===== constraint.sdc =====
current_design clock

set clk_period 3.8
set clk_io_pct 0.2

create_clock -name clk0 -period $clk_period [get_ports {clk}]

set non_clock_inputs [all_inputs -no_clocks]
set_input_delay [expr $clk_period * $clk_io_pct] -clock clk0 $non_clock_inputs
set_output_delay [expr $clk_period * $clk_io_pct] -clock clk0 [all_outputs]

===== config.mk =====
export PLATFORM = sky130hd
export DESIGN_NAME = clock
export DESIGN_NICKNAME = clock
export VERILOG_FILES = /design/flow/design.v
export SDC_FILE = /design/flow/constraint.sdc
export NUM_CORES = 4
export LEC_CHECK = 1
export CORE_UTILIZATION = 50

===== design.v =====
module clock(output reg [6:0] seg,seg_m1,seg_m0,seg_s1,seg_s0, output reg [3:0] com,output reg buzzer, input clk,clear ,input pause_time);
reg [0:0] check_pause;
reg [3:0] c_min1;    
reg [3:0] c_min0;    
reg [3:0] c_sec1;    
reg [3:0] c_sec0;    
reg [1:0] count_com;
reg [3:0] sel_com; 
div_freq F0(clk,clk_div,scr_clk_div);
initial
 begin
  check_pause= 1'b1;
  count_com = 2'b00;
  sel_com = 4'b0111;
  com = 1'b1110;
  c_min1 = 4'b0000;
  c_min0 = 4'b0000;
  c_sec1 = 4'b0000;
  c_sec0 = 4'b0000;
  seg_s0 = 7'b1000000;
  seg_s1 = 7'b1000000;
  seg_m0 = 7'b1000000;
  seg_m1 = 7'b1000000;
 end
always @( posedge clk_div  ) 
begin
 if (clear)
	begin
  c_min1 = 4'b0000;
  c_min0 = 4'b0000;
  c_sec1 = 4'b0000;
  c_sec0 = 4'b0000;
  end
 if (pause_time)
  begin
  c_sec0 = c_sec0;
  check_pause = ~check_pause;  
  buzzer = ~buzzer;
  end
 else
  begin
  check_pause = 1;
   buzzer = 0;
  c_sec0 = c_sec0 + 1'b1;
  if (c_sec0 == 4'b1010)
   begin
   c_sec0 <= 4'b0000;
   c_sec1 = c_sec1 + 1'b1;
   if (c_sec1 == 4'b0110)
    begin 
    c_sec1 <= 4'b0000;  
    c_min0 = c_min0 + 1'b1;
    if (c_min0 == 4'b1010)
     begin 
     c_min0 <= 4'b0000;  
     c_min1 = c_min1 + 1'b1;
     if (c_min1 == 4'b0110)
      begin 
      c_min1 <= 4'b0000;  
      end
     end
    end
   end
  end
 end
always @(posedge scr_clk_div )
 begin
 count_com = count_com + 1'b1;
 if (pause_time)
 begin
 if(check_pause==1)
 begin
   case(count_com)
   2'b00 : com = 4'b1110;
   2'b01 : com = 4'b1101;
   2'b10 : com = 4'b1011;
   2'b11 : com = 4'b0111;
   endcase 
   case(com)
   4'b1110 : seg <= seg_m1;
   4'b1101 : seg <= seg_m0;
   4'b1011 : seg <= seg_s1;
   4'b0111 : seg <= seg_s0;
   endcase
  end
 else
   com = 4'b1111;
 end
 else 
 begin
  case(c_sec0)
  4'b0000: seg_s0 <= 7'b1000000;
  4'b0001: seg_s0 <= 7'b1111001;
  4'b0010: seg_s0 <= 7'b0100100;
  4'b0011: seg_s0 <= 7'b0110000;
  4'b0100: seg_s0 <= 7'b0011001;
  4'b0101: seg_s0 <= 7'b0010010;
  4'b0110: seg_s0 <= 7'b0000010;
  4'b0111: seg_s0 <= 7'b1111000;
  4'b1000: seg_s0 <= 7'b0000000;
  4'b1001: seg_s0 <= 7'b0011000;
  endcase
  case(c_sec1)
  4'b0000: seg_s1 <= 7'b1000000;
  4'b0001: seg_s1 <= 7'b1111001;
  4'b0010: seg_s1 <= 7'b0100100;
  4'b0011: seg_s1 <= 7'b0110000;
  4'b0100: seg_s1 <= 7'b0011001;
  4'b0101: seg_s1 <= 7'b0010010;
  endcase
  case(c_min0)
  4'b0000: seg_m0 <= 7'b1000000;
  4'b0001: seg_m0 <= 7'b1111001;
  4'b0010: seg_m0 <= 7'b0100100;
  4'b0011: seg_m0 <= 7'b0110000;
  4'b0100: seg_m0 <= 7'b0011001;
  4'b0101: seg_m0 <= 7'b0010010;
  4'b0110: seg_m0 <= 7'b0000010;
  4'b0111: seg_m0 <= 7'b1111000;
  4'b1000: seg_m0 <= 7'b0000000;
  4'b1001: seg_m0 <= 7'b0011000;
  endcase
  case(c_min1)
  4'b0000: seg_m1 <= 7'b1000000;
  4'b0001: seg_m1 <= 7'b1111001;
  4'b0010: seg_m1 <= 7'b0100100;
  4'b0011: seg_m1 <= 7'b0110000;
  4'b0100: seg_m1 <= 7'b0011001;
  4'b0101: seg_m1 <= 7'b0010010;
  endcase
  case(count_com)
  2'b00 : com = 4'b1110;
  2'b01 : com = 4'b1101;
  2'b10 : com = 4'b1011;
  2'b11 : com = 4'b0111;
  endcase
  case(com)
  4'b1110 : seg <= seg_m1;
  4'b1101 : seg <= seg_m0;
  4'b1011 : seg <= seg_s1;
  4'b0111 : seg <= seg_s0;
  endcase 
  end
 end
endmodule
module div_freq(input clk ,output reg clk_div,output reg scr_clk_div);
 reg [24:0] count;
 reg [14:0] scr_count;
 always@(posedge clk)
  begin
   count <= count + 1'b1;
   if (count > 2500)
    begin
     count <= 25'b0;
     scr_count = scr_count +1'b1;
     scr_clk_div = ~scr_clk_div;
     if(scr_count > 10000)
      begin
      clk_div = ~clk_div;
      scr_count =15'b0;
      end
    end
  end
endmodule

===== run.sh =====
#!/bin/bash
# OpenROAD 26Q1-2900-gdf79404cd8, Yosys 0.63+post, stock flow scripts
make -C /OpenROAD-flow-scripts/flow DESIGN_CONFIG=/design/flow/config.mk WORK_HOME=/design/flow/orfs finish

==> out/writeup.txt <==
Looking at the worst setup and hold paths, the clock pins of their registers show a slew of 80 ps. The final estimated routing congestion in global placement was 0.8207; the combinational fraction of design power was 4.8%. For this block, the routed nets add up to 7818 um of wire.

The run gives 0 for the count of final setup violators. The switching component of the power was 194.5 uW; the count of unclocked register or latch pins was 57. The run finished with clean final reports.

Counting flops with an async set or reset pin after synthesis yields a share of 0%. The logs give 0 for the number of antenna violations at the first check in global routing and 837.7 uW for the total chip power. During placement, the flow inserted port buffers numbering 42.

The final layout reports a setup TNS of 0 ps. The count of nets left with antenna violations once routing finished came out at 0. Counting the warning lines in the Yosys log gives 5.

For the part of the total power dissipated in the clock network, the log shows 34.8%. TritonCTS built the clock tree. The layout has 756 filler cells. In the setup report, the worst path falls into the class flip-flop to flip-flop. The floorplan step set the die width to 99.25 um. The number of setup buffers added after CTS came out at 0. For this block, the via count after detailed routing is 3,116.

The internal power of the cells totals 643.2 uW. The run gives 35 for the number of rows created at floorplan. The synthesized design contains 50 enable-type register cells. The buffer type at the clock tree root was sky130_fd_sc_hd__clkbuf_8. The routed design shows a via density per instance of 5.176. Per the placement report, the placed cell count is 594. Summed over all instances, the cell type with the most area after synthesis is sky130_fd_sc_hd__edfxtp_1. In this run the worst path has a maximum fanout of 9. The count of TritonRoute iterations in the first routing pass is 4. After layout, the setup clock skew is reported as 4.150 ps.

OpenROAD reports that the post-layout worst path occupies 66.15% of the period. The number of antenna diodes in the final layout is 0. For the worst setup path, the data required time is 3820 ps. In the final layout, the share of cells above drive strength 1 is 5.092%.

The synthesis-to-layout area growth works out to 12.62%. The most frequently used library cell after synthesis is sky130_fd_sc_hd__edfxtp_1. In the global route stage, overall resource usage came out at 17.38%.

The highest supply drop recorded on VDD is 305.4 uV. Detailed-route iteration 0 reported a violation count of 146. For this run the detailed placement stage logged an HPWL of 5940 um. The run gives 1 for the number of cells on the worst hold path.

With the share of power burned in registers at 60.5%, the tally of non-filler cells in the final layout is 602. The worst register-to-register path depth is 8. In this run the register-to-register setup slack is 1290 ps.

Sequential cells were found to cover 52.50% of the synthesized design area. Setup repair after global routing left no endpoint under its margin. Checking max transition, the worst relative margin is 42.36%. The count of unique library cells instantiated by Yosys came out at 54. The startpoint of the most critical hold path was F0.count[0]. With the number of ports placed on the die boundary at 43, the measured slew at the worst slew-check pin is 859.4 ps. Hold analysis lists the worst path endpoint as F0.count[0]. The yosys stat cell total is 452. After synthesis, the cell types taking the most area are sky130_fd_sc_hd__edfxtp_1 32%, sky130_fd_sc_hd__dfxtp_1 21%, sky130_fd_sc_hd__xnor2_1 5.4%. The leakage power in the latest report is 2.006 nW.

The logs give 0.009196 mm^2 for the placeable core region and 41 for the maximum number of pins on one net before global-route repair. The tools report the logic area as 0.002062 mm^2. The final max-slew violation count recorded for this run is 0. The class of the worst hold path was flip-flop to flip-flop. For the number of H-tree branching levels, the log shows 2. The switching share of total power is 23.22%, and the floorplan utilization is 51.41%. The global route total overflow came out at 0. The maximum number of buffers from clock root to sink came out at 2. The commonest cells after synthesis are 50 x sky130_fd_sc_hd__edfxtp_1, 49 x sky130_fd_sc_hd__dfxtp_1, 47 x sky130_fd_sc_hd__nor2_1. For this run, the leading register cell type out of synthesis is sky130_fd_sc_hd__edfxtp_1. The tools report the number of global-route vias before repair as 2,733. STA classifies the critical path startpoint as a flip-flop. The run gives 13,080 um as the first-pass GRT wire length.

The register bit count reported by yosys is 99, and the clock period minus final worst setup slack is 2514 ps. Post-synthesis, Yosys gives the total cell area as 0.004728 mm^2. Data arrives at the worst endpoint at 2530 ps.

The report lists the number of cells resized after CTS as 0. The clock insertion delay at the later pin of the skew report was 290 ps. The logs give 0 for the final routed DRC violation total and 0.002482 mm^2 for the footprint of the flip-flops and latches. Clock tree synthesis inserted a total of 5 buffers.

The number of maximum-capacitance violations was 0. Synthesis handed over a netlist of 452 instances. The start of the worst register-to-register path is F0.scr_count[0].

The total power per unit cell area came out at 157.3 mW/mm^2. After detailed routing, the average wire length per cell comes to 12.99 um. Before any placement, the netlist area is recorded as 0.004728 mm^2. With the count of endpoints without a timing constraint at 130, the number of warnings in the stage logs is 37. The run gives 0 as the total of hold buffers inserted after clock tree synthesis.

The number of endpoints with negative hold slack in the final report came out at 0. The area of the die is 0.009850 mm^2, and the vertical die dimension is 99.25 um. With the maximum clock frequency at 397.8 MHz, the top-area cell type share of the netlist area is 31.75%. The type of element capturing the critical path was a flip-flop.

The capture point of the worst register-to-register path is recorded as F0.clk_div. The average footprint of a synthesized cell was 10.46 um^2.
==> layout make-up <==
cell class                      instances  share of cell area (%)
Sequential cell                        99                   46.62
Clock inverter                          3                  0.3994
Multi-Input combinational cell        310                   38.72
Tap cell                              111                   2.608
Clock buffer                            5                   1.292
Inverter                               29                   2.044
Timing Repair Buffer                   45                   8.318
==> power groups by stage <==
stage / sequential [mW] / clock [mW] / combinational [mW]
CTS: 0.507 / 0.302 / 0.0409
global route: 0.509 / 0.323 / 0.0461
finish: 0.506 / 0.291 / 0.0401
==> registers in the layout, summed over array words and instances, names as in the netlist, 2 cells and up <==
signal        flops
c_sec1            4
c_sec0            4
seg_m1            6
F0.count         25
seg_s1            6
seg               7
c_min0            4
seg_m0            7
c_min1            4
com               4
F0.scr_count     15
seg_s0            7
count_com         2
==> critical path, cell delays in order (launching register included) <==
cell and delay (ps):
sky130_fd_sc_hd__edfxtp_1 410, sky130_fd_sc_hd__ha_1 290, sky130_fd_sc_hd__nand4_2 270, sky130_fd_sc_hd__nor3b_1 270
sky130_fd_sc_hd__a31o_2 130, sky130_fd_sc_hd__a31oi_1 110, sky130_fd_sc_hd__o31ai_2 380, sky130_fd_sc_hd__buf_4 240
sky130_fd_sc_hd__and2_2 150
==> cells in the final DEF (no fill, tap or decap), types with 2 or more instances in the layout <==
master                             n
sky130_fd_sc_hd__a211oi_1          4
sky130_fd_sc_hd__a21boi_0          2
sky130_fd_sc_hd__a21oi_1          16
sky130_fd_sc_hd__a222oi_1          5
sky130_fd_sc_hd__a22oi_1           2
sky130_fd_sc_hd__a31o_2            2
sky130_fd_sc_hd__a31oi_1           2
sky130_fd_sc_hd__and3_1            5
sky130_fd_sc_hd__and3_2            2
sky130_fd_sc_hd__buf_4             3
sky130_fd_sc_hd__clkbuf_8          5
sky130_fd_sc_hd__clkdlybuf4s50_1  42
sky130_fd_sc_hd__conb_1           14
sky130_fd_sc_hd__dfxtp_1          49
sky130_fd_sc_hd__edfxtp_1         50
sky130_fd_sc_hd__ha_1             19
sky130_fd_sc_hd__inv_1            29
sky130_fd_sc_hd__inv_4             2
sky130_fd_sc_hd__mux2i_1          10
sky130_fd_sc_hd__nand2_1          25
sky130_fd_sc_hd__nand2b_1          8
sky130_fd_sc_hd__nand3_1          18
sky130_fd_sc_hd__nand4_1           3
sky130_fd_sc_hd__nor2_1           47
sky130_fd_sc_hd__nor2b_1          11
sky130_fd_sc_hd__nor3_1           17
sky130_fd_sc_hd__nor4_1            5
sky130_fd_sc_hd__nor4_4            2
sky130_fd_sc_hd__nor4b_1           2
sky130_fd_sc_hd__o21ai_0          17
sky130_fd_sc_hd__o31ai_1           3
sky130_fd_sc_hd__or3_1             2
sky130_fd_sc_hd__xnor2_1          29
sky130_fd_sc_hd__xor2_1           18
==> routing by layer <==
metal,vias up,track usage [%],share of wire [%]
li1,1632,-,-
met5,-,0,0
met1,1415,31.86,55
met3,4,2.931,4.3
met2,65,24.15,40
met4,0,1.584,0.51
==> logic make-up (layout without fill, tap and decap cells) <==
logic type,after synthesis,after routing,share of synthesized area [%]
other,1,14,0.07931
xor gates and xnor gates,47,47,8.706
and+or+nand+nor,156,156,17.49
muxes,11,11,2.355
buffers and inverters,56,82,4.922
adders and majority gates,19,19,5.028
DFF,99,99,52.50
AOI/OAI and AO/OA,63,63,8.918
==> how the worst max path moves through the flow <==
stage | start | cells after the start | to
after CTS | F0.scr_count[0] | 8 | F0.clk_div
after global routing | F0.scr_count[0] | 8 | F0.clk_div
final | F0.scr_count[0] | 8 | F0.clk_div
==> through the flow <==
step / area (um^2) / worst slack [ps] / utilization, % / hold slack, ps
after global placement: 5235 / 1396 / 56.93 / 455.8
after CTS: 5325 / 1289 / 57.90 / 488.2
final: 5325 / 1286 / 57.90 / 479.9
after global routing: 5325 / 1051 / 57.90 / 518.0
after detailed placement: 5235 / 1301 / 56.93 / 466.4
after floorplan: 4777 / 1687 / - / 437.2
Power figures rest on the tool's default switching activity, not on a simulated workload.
:::::
_Problem requirements_. Across the listing, count the lines that contain "netlist". Nothing but the number should be returned.

_Solution to the exercise_. 4